I haven't blogged much lately because, well, I got tired of repeating myself. How much more can be said about how the media landscape is changing, and how traditional media companies are missing the boat? At this point it seems better to just let the situation play out. So I've been holding my fire. Besides, I've been busy with GrowthSpur, trying to find solutions to the problems with the media that I've been railing about for years.
But there are a couple of great pieces today from other commentators about what's going on in the media business, and I wanted to point to them, from a "couldn't have said it better myself" standpoint.
First up is Slate's Jack Shafer, going after the overly romanticized notion that non-profit models are the miracle answer to what ails the news business. Shafer nails it in my favorite quote in a long time:
We're substituting one flawed business model for another. For-profit newspapers lose money accidentally. Nonprofit news operations lose money deliberately. No matter how good the nonprofit operation is, it always ends up sustaining itself with handouts, and handouts come with conditions.
Spot on. It's arguably a lot easier to raise money from people who hope they'll get a return on their investment than it is to beg it from foundations who can only expect that you'll be back next year asking for more. And the investor expectations force a level of management discipline, I believe, that is very healthy for the long-term future of an organization. Just ask Geoff Dougherty, who's leaving ChiTownDailyNews behind because it was too hard to make a go of it as a non-profit, and immediately starting a new local news site in Chicago on a for-profit basis. He realized that non-profit isn't a magic formula. Far from it.
Today's other great post is from the always terrific John Temple, who was editor of the Rocky Mountain News until it was shot out from under him early this year. Temple, who's found that getting away from the daily newspaper editing and management grind does wonders for one's perspective, gives a no-holds-barred account of the repeated mistakes the Rocky made over the 15 years it spent fumbling away its online future.
We thought we were in the newspaper business. It seems like that’s what too many still think. They’re not. They’re in the news, information, knowledge and connection business.
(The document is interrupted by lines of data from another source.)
==> inputs of run G <==
==> flow/design.v <==
module processor
(
	output reg w_en,
	output reg done,
	output reg [7:0] addr,
	output reg [31:0] data_out,
	input clk,
	input rst_n,
	input start,
	input [31:0] data_in
);
	parameter RESET = 3'd0;
	parameter READ_DATA = 3'd1;
	parameter READ_INSTRUCTON = 3'd2;
	parameter DELAY = 3'd3;
	parameter EXECUTE = 3'd4;
	parameter ADD = 3'd0;
	parameter SUB = 3'd1;
	parameter MUL = 3'd2;
	parameter TR = 3'd3;
	parameter DET = 3'd4;
	reg [2:0] cs,ns;
	reg [1:0] read_data_counter;
	reg [3:0] a11,a12,a21,a22,b11,b12,b21,b22;
	always@(posedge clk or negedge rst_n)begin
		if(~rst_n) cs <= RESET;
		else cs <= ns;
	end
	always@(*)begin
		case(cs)
			RESET : ns = (start & rst_n) ? READ_DATA : RESET;
			READ_DATA : ns = (read_data_counter == 2) ? READ_INSTRUCTON : READ_DATA;
			READ_INSTRUCTON : ns = DELAY;
			DELAY : ns = EXECUTE;
			EXECUTE : ns = RESET;
			default : ns = RESET;
		endcase
	end
	always@(posedge clk or negedge rst_n)begin
		if(~rst_n)begin
			done <= 0;
			w_en <= 0;
			addr <= 8'd255;
			data_out <= 0;
			read_data_counter <= 0;
			a11 <= 0;
			a12 <= 0;
			a21 <= 0; 
			a22 <= 0;
			b11 <= 0;
			b12 <= 0;
			b21 <= 0;
			b22 <= 0;	
		end
		else begin
			case(ns)
				RESET : begin
					done <= 0;
					w_en <= 0;
					addr <= 8'd255;
					data_out <= 0;
					read_data_counter <= 0;
					a11 <= 0;
					a12 <= 0;
					a21 <= 0; 
					a22 <= 0;
					b11 <= 0;
					b12 <= 0;
					b21 <= 0;
					b22 <= 0;
				end
				READ_DATA : begin
					done <= 0;
					w_en <= 0;
					addr <= 8'd255;
					data_out <= 0;
					read_data_counter <= read_data_counter + 1;
					a11 <= data_in[3:0];
					a12 <= data_in[7:4];
					a21 <= data_in[11:8]; 
					a22 <= data_in[15:12];
					b11 <= data_in[19:16];
					b12 <= data_in[23:20];
					b21 <= data_in[27:24];
					b22 <= data_in[31:28];
				end
				READ_INSTRUCTON : begin
					done <= 0;
					w_en <= 0;
					addr <= 0;
					data_out <= 0;
					read_data_counter <= 0;
					a11 <= a11;
					a12 <= a12;
					a21 <= a21; 
					a22 <= a22;
					b11 <= b11;
					b12 <= b12;
					b21 <= b21;
					b22 <= b22;
				end
				DELAY : begin
					done <= done;
					w_en <= w_en;
					addr <= addr;
					data_out <= 0;
					read_data_counter <= 0;
					a11 <= a11;
					a12 <= a12;
					a21 <= a21; 
					a22 <= a22;
					b11 <= b11;
					b12 <= b12;
					b21 <= b21;
					b22 <= b22;
				end
				EXECUTE : begin
					addr <= data_in[7:0];
					read_data_counter <= read_data_counter;
					a11 <= a11;
					a12 <= a12;
					a21 <= a21; 
					a22 <= a22;
					b11 <= b11;
					b12 <= b12;
					b21 <= b21;
					b22 <= b22;
					case(data_in[31:29])
						ADD : begin
							done <= 1;
							w_en <= 1;
							data_out [7:0] <= $signed(a11) + $signed(b11);
							data_out [15:8] <= $signed(a12) + $signed(b12);
							data_out [23:16] <= $signed(a21) + $signed(b21);
							data_out [31:24] <= $signed(a22) + $signed(b22);
						end
						SUB : begin
							done <= 1;
							w_en <= 1;
							data_out [7:0] <= $signed(a11) - $signed(b11);
							data_out [15:8] <= $signed(a12) - $signed(b12);
							data_out [23:16] <= $signed(a21) - $signed(b21);
							data_out [31:24] <= $signed(a22) - $signed(b22);
						end
						MUL : begin
							done <= 1;
							w_en <= 1;
							data_out [7:0] <= ($signed(a11) * $signed(b11)) + ($signed(a12) * $signed(b21));
							data_out [15:8] <= ($signed(a11) * $signed(b12)) + ($signed(a12) * $signed(b22));
							data_out [23:16] <= ($signed(a21) * $signed(b11)) + ($signed(a22) * $signed(b21));
							data_out [31:24] <= ($signed(a21) * $signed(b12)) + ($signed(a22) * $signed(b22));
						end
						TR : begin
							done <= 1;
							w_en <= 1;
							data_out [7:0] <= {a11[3],a11[3],a11[3],a11[3],a11};
							data_out [15:8] <= {a21[3],a21[3],a21[3],a21[3],a21};
							data_out [23:16] <= {a12[3],a12[3],a12[3],a12[3],a12};
							data_out [31:24] <= {a22[3],a22[3],a22[3],a22[3],a22};
						end
						DET : begin
							done <= 1;
							w_en <= 1;
							data_out <= ($signed(a11) * $signed(a22)) - ($signed(a12) * $signed(a21));
						end
						default : begin
							done <= 0;
							w_en <= 0;
						end
					endcase
				end
			endcase
		end
	end
endmodule
==> flow/run.sh <==
#!/bin/bash
# the make line also repeats each setting of config.mk as NAME=value (left out here)
make -C /OpenROAD-flow-scripts/flow DESIGN_CONFIG=/design/flow/config.mk WORK_HOME=/design/flow/orfs CLKGATE_MAP_FILE= finish
==> flow/config.mk <==
export PLATFORM = sky130hd
export DESIGN_NAME = processor
export DESIGN_NICKNAME = processor
export VERILOG_FILES = /design/flow/design.v
export SDC_FILE = /design/flow/constraint.sdc
export NUM_CORES = 4
export LEC_CHECK = 0
export CAP_MARGIN = 20
export CORE_MARGIN = 2
export CORE_UTILIZATION = 71
export CTS_CLUSTER_DIAMETER = 298
export CTS_CLUSTER_SIZE = 98
export GPL_ROUTABILITY_DRIVEN = 0
export GPL_TIMING_DRIVEN = 1
export PLACE_DENSITY_LB_ADDON = 0.29
export SLEW_MARGIN = 20
==> flow/constraint.sdc <==
create_clock -name core_clock -period 7.21 [get_ports {clk}]
set_input_delay 1.4420 -clock core_clock [delete_from_list [all_inputs] [get_ports {clk}]]
set_output_delay 1.4420 -clock core_clock [all_outputs]
set_load 0.01 [all_outputs]
==> run B (differences from run G) <==
Settings changed: ABC_AREA from default to 1, CAP_MARGIN 20 to 5, CORE_UTILIZATION 71 to 72, CTS_CLUSTER_DIAMETER 298 to 46, CTS_CLUSTER_SIZE 98 to 49, PLACE_DENSITY_LB_ADDON 0.29 to 0.28.
==> flow/constraint.sdc (replaced) <==
create_clock -name core_clock -period 3.28 [get_ports {clk}]
set_input_delay 0.6560 -clock core_clock [delete_from_list [all_inputs] [get_ports {clk}]]
set_output_delay 0.6560 -clock core_clock [all_outputs]
set_load 0.01 [all_outputs]
==> run K (differences from run G) <==
Settings changed: CORE_UTILIZATION 71 to 54, CTS_CLUSTER_DIAMETER 298 to 220.
==> results <==
                                                                        run G                     run B                   run K
Status                                               timing/DRC/antenna clean    stopped before the end  timing/DRC/antenna clean
Last stage reached                                                          -  global routing (5_1_grt)                       -
Critical path type                                     flip-flop to flip-flop                         -  flip-flop to flip-flop
Post-route worst hold slack                                          0.439 ns                         -                0.440 ns
Post-Route Setup TNS                                                     0 ns                         -                    0 ns
Path category of the worst min-delay check             flip-flop to flip-flop                         -  flip-flop to flip-flop
Critical Path Source                                                   a22[3]                         -                  a22[3]
XOR/XNOR share of the synthesized area                                  7.20%                     2.59%                   7.20%
Resize count post-CTS                                                       0                        93                       0
Achievable Freq                                                       180 MHz                         -                 181 MHz
Final hold vios                                                             0                         -                       0
Worst Path Max Fanout                                                      11                         -                      11
Worst max-slew margin expressed relative to the limit                   21.9%                         -                   30.2%
Number of stages on the worst setup path                                   19                         -                      19

==> inputs of run a <==
Starts from the design.v that is shown in full above.
==> flow/config.mk <==
export PLATFORM = sky130hd
export DESIGN_NAME = processor
export DESIGN_NICKNAME = processor
export VERILOG_FILES = /design/flow/design.v
export SDC_FILE = /design/flow/constraint.sdc
export NUM_CORES = 4
export LEC_CHECK = 0
export CAP_MARGIN = 20
export CORE_MARGIN = 2
export CORE_UTILIZATION = 70
export CTS_CLUSTER_DIAMETER = 28
export MAX_ROUTING_LAYER = met4
export SETUP_SLACK_MARGIN = 1.18
export SLEW_MARGIN = 20
==> flow/constraint.sdc <==
create_clock -name core_clock -period 4.88 [get_ports {clk}]
set_input_delay 0.9760 -clock core_clock [delete_from_list [all_inputs] [get_ports {clk}]]
set_output_delay 0.9760 -clock core_clock [all_outputs]
set_load 0.01 [all_outputs]
run.sh (not shown) runs the stock make flow with config.mk's settings and CLKGATE_MAP_FILE=.
==> inputs of run b, as changes to run a <==
ABC_AREA = 1   (was not set)
CORE_UTILIZATION = 56   (was 70)
CTS_CLUSTER_DIAMETER = 371   (was 28)
CTS_CLUSTER_SIZE = 99   (was not set)
MAX_ROUTING_LAYER = not set   (was met4)
PLACE_DENSITY_LB_ADDON = 0.16   (was not set)
SETUP_SLACK_MARGIN = not set   (was 1.18)
TNS_END_PERCENT = 20   (was not set)
==> flow/constraint.sdc (replaced) <==
create_clock -name core_clock -period 5.06 [get_ports {clk}]
set_input_delay 1.0120 -clock core_clock [delete_from_list [all_inputs] [get_ports {clk}]]
set_output_delay 1.0120 -clock core_clock [all_outputs]
set_load 0.01 [all_outputs]
==> inputs of run c, as changes to run a <==
CORE_UTILIZATION = 25   (was 70)
CTS_CLUSTER_DIAMETER = not set   (was 28)
MAX_ROUTING_LAYER = not set   (was met4)
SETUP_SLACK_MARGIN = not set   (was 1.18)
==> flow/constraint.sdc (replaced) <==
create_clock -name core_clock -period 5.61 [get_ports {clk}]
set_input_delay 1.1220 -clock core_clock [delete_from_list [all_inputs] [get_ports {clk}]]
set_output_delay 1.1220 -clock core_clock [all_outputs]
set_load 0.01 [all_outputs]
==> results <==
Run status: run c complete, no violations; run b complete, no violations; run a complete, no violations
CTS-repair resized insts: run c 0; run b 0; run a 54
Total instance count after detailed placement: run c 1959; run b 2031; run a 1597
Setup WS post-layout: run c 0.376 ns; run b 0.301 ns; run a 0.280 ns
Storage element area: run c 2010 um2; run b 2010 um2; run a 2030 um2
Die X-Extent: run c 219 um; run b 153 um; run a 133 um
Wire length on met1: run c 15.8 mm; run b 15.2 mm; run a 13.7 mm
Top layer used by detailed routing: run c met5; run b met4; run a met4
Clock buf count: run c 9; run b 9; run a 12
Overall die area: run c 48200 um2; run b 23600 um2; run a 17600 um2
Met3 Usage GRT: run c 2.86%; run b 4.99%; run a 7.20%
Fraction of standard cell area in multi-input logic: run c 63.0%; run b 62.2%; run a 64.4%
## v14
// reciprocal_float
module reciprocal_float(
    input clk, rst,
    input start,
    input [31:0] x,
    output [31:0] out,
    output done, zero_flag
);
make LEC_CHECK=0 ABC_AREA=1 CAP_MARGIN=20 CORE_ASPECT_RATIO=0.5 CORE_MARGIN=6 CORE_UTILIZATION=50 CTS_CLUSTER_DIAMETER=254 CTS_CLUSTER_SIZE=100 SETUP_SLACK_MARGIN=2.17 SLEW_MARGIN=20 TNS_END_PERCENT=35 finish   # period 11.0 ns
run.sh (not shown) runs the stock make flow with config.mk's settings and CLKGATE_MAP_FILE=.
What v43 does differently from v14 at the input level:
Settings: clearing CTS_CLUSTER_SIZE, which used to be 100; swapping 20 for 25 in CAP_MARGIN; putting MIN_ROUTING_LAYER at met2 where nothing was set; clearing ABC_AREA, which used to be 1; swapping 20 for 25 in SLEW_MARGIN; swapping 50 for 40 in CORE_UTILIZATION; swapping 2.17 for -0.57 in SETUP_SLACK_MARGIN; putting GPL_ROUTABILITY_DRIVEN at 0 where nothing was set; clearing CTS_CLUSTER_DIAMETER, which used to be 254; putting CELL_PAD_IN_SITES_GLOBAL_PLACEMENT at 0 where nothing was set; clearing TNS_END_PERCENT, which used to be 35; putting MAX_ROUTING_LAYER at met4 where nothing was set; swapping 0.5 for 0.7 in CORE_ASPECT_RATIO; putting PLACE_DENSITY_LB_ADDON at 0.08 where nothing was set; swapping 6 for 2 in CORE_MARGIN.
[summary]
- Multi-input gate area in the final layout grows by a few percent when moving from v14 to v43.
- Re global-route met3 utilization: v43 and v14 aren't equal, and the higher value belongs to v43.
- v43: utilization 13 points below v14
- Between v43 and v14, it is v43 whose non-clock buffer count is higher, by 8.0%.
- v43 vs v14, beginning of the critical path: DP.Cordic_core.DP.Iter_Count.count[0] vs DP.Cordic_core.DP.Iter_Count.count[1]
- Post-synthesis cell count from yosys was lower in the run labelled v43.
The inputs of v44 differ from those of v43 as listed below.
Settings: SETUP_SLACK_MARGIN no longer set, was -0.57; MAX_ROUTING_LAYER no longer set, was met4; CTS_CLUSTER_SIZE now 100, previously not set; CELL_PAD_IN_SITES_GLOBAL_PLACEMENT no longer set, was 0; TNS_END_PERCENT now 35, previously not set; PLACE_DENSITY_LB_ADDON no longer set, was 0.08; CAP_MARGIN now 10, was 25; CTS_CLUSTER_DIAMETER now 25, previously not set; GPL_ROUTABILITY_DRIVEN no longer set, was 0; CORE_MARGIN now 6, was 2; CORE_ASPECT_RATIO now 0.5, was 0.7; ABC_AREA now 1, previously not set; MIN_ROUTING_LAYER no longer set, was met2; SLEW_MARGIN now 20, was 25.
Findings:
A largest combinational cell category by area of simple AND/OR/NAND/NOR gates is what v44 shows, while AND-OR/OR-AND gates belongs to v43.
Changes observed in v44 relative to v43: logic gate share of total power moved up; worst setup slack went up; first-pass GRT wire length higher.

---

reciprocal_float again, from the RTL that the note above started with.
Settings: LEC_CHECK=0, ABC_AREA=1, CAP_MARGIN=20, CORE_ASPECT_RATIO=1.31, CORE_MARGIN=2, CORE_UTILIZATION=72, CTS_CLUSTER_DIAMETER=400, CTS_CLUSTER_SIZE=98, SETUP_SLACK_MARGIN=0.53, SLEW_MARGIN=20; clock period 4.64 ns.
The first run produced a layout that fails on setup timing.
==> flow/design.v (excerpt) <==
module fp2_sub_add_correction
#(
  parameter RADIX = 32,
  parameter DIGITS = 14,
  parameter DIGITS_LOG = ( 
  (DIGITS <= 2) ? 1 : 
  (DIGITS <= 4) ? 2 : 
  (DIGITS <= 8) ? 3 : 
  (DIGITS <= 16) ? 4 : 
  (DIGITS <= 32) ? 5 : 
  (DIGITS <= 64) ? 6 : 
  (DIGITS <= 128) ? 7 : 
  (DIGITS <= 256) ? 8 : 
  (DIGITS <= 512) ? 9 : 
  (DIGITS <= 1024) ? 10 : 
  (DIGITS <= 2048) ? 11 : 
  (DIGITS <= 4096) ? 12 : 
  (DIGITS <= 8192) ? 13 : 
  (DIGITS <= 16384) ? 14 : 
  (DIGITS <= 32768) ? 15 : 
  (DIGITS <= 65536) ? 16 : 
  (DIGITS <= 131072) ? 17 : 
  (DIGITS <= 262144) ? 18 : 
  (DIGITS <= 524288) ? 19 : 
  (DIGITS <= 1048576) ? 20 : 
  (DIGITS <= 2097152) ? 21 : 
  (DIGITS <= 4194304) ? 22 : 
  (DIGITS <= 8388608) ? 23 : 
  (DIGITS <= 16777216) ? 24 : 
  (DIGITS <= 33554432) ? 25 : 
  (DIGITS <= 67108864) ? 26 : 
  (DIGITS <= 134217728) ? 27 : 
  (DIGITS <= 268435456) ? 28 : 
  (DIGITS <= 536870912) ? 29 : 
  (DIGITS <= 1073741824) ? 30 : 
  -1), 
  parameter FILE_CONST_PX2 = "px2.mem",
  parameter FILE_CONST_PX4 = "px4.mem"
)
(
  input wire start,
  input wire rst,
  input wire clk,
  input wire [2:0] cmd,  
  input wire extension_field_op,  
  output wire mem_a_0_rd_en,
  output wire [DIGITS_LOG-1:0] mem_a_0_rd_addr,
  input  wire [RADIX-1:0] mem_a_0_dout,
  output wire mem_a_1_rd_en,
  output wire [DIGITS_LOG-1:0] mem_a_1_rd_addr,
  input  wire [RADIX-1:0] mem_a_1_dout,
  output wire mem_b_0_rd_en,
  output wire [DIGITS_LOG-1:0] mem_b_0_rd_addr,
  input  wire [RADIX-1:0] mem_b_0_dout,
  output wire mem_b_1_rd_en,
  output wire [DIGITS_LOG-1:0] mem_b_1_rd_addr,
  input  wire [RADIX-1:0] mem_b_1_dout,
  output wire px2_mem_rd_en,
  output wire [DIGITS_LOG-1:0] px2_mem_rd_addr,
  input  wire [RADIX-1:0] px2_mem_dout,
  output wire px4_mem_rd_en,
  output wire [DIGITS_LOG-1:0] px4_mem_rd_addr,
  input  wire [RADIX-1:0] px4_mem_dout,
  input wire mem_c_0_rd_en,
  input wire [DIGITS_LOG-1:0] mem_c_0_rd_addr,
  output  wire [RADIX-1:0] mem_c_0_dout,
  input wire mem_c_1_rd_en,
  input wire [DIGITS_LOG-1:0] mem_c_1_rd_addr,
  output  wire [RADIX-1:0] mem_c_1_dout,
  output reg busy,
  output reg done
);
Size: about 5,600 cells after synthesis, roughly 2,100 flip-flops, roughly 310 I/O pins.
clock: 5.93 ns
lec_check: 0
abc_area: 0
cap_margin: 30
core_margin: 2
core_utilization: 65
cts_cluster_size: 25
gpl_routability_driven: 1
hold_slack_margin: 0.15
place_density: 0.85
setup_slack_margin: 0.94
slew_margin: 20
run.sh (not shown) runs the stock make flow with config.mk's settings and CLKGATE_MAP_FILE=.
The first run finished with timing, DRC and antenna clean.
Next try:
==> flow/config.mk (replaced) <==
export PLATFORM = sky130hd
export DESIGN_NAME = fp2_sub_add_correction
export DESIGN_NICKNAME = fp2_sub_add_correction
export VERILOG_FILES = /design/flow/design.v
export SDC_FILE = /design/flow/constraint.sdc
export NUM_CORES = 4
export LEC_CHECK = 0
export CAP_MARGIN = 20
export CORE_MARGIN = 2
export CORE_UTILIZATION = 25
export PLACE_DENSITY = 0.6
export SLEW_MARGIN = 20
==> flow/constraint.sdc (replaced) <==
create_clock -name core_clock -period 7.39 [get_ports {clk}]
set_input_delay 1.4780 -clock core_clock [delete_from_list [all_inputs] [get_ports {clk}]]
set_output_delay 1.4780 -clock core_clock [all_outputs]
set_load 0.01 [all_outputs]
The new run finished with timing, DRC and antenna clean.
Synthesized cell count does not change.
Total power is lower by 21%.
Non-clock buffer count falls by 87.
Combinational power goes down by 25%.
Setup slack is better by 310 ps.
Area after synthesis is unchanged.
## run 1
// fir_filter
module fir_filter(
    input               		clk,
    input               		n_rst,
    input  		signed	[7:0] 	din,    
    output reg 	signed 	[7:0] 	dout 
);
For scale: ~260 flip-flops.
export LEC_CHECK = 0
export ABC_AREA = 1
export CAP_MARGIN = 20
export CELL_PAD_IN_SITES_DETAIL_PLACEMENT = 1
export CELL_PAD_IN_SITES_GLOBAL_PLACEMENT = 3
export CORE_ASPECT_RATIO = 0.68
export CORE_MARGIN = 6
export CORE_UTILIZATION = 66
export CTS_CLUSTER_DIAMETER = 191
export CTS_CLUSTER_SIZE = 82
export GPL_TIMING_DRIVEN = 1
export MAX_ROUTING_LAYER = met4
export MIN_ROUTING_LAYER = met1
export SETUP_SLACK_MARGIN = 2.7
export SLEW_MARGIN = 5
export TNS_END_PERCENT = 100
create_clock -name core_clock -period 9.52 [get_ports {clk}]
run.sh (not shown) runs the stock make flow with config.mk's settings and CLKGATE_MAP_FILE=.
FAIL run 1 @ global placement without I/O (3_1_place_gp_skip_io): tool exited with error
### run 1 -> run 2
==> flow/config.mk <==
export PLATFORM = sky130hd
export DESIGN_NAME = fir_filter
export DESIGN_NICKNAME = fir_filter
export VERILOG_FILES = /design/flow/design.v
export SDC_FILE = /design/flow/constraint.sdc
export NUM_CORES = 4
export LEC_CHECK = 0
export CAP_MARGIN = 20
export CELL_PAD_IN_SITES_DETAIL_PLACEMENT = 2
export CORE_MARGIN = 2
export CORE_UTILIZATION = 40
export CTS_CLUSTER_SIZE = 56
export MAX_ROUTING_LAYER = met4
export SLEW_MARGIN = 5
==> flow/constraint.sdc <==
create_clock -name core_clock -period 6.0 [get_ports {clk}]
set_input_delay 1.2000 -clock core_clock [delete_from_list [all_inputs] [get_ports {clk}]]
set_output_delay 1.2000 -clock core_clock [all_outputs]
set_load 0.01 [all_outputs]
--- outcome ---
- Going from run 1 to run 2, area of the die up about 40%; area share of and-or/or-and cells after synthesis rose 2.5 points; placeable core area went up.
- Run 2 vs run 1 — sequential fraction of the synthesis area rose 1.8 points.
- Re die height: run 2 is 61 um up on run 1.
- Netlist area before placement | run 2 below run 1
- Xor and xnor area share after synthesis delta (run 1 -> run 2): insignificant
- Of run 1 and run 2, just one finished clean: run 2.
- Diff run 1 -> run 2 | arithmetic-cell share of the synthesized area counting full adders, half adders and majority gates | increase of 1.4 points
- Summary of the comparison: net count entering floorplan is lower in run 2, relative to run 1.
- Between run 1 and run 2, number of instances in the synthesized netlist is higher for run 1, run 2 comes in under that.
Setup changes, run 2 to run 3
--- a/flow/config.mk
+++ b/flow/config.mk
@@ -8,7 +8,5 @@
 export CAP_MARGIN = 20
-export CELL_PAD_IN_SITES_DETAIL_PLACEMENT = 2
 export CORE_MARGIN = 2
-export CORE_UTILIZATION = 40
-export CTS_CLUSTER_SIZE = 56
-export MAX_ROUTING_LAYER = met4
-export SLEW_MARGIN = 5
+export CORE_UTILIZATION = 58
+export SETUP_SLACK_MARGIN = 0.96
+export SLEW_MARGIN = 20
==> flow/constraint.sdc <==
create_clock -name core_clock -period 4.95 [get_ports {clk}]
set_input_delay 0.9900 -clock core_clock [delete_from_list [all_inputs] [get_ports {clk}]]
set_output_delay 0.9900 -clock core_clock [all_outputs]
set_load 0.01 [all_outputs]
Results
- Summary of run 3 over run 2: final critical delay including setup and external delays down 1.16 ns, area enclosed by the die boundary moved down.
- Against run 2, run 3 comes in 0.11 ns higher on slack of the critical path.
- Per the comparison of run 3 with run 2, layout clock buffer count now smaller, final core utilization picked up an extra 29 points.
## Diff of input files: run 4 against run 3
--- a/flow/config.mk
+++ b/flow/config.mk
@@ -7,6 +7,9 @@
 export LEC_CHECK = 0
+export ABC_AREA = 1
 export CAP_MARGIN = 20
 export CORE_MARGIN = 2
-export CORE_UTILIZATION = 58
-export SETUP_SLACK_MARGIN = 0.96
+export CORE_UTILIZATION = 72
+export CTS_CLUSTER_SIZE = 99
+export PLACE_DENSITY_LB_ADDON = 0.15
+export SETUP_SLACK_MARGIN = 0.79
 export SLEW_MARGIN = 20
==> flow/constraint.sdc <==
create_clock -name core_clock -period 5.14 [get_ports {clk}]
set_input_delay 1.0280 -clock core_clock [delete_from_list [all_inputs] [get_ports {clk}]]
set_output_delay 1.0280 -clock core_clock [all_outputs]
set_load 0.01 [all_outputs]
Findings:
Run 4 went all the way through synthesis, placement and routing and the layout is clean on timing, DRC and antenna.
Note that the number of cells in the yosys synthesis report recorded for run 4 amounts to 1.18 times the value seen in run 3.
Diff run 3 -> run 4 | die span in x | down by a little under 10%
The run with more setup slack is run 3; run 4 has less.
Going from run 3 to run 4, the met3 wire length was found to have gone up by about 300%.
Against run 3, the final cell area of run 4 is higher.
The core of run 4 is more densely filled than that of run 3.
Run 3 → run 4: worst slack after detailed placement has increased; non-clock buffer count has decreased.
## Diff of input files: run 5 against run 4
--- a/flow/config.mk
+++ b/flow/config.mk
@@ -7,9 +7,5 @@
 export LEC_CHECK = 0
-export ABC_AREA = 1
 export CAP_MARGIN = 20
 export CORE_MARGIN = 2
-export CORE_UTILIZATION = 72
-export CTS_CLUSTER_SIZE = 99
-export PLACE_DENSITY_LB_ADDON = 0.15
-export SETUP_SLACK_MARGIN = 0.79
+export CORE_UTILIZATION = 65
 export SLEW_MARGIN = 20
==> flow/constraint.sdc <==
create_clock -name core_clock -period 3.08 [get_ports {clk}]
set_input_delay 0.6160 -clock core_clock [delete_from_list [all_inputs] [get_ports {clk}]]
set_output_delay 0.6160 -clock core_clock [all_outputs]
set_load 0.01 [all_outputs]
Compared with run 4, run 5 shows synthesized area that has gone down by a few percent.
Changes observed in run 5 relative to run 4: cell count listed in synth_stat.txt fell 15%, yosys synthesis chip area saw a decrease.
Run 5: final estimated routing congestion in global placement lower than run 4
On pre-CTS setup slack, the lower figure sits with run 5, not run 4.
Compare run 5 and run 4 | die outline height higher: run 5
Of run 4 and run 5, only run 4 finishes the flow clean.
Run 5 did not run to completion, as it errored out during global routing (5_1_grt).
Number of setup buffers added after CTS of run 5 exceeds that of run 4 by more than 100%.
Temple's post is long—it's the text of a speech he gave yesterday at the UC-Berkeley/Google Media Technology Summit—but it's well worth reading. It's actually kind of surprising—and sad—that these sorts of revelations about the incompetence in the belly of the media business beast are news, but it just illustrates how far legacy media companies have to go to make the transition to What Comes Next.
Because such realizations come so slowly, I increasingly despair that those traditional organizations will make the transition. But it's good to have smart commentators like Shafer and Temple (and others listed in my Essential Reading list in the right column) continuing to illuminate this transformation.
As for me, I'll be back when I have something original or provocative to say. I hope it won't take long. Watch this space.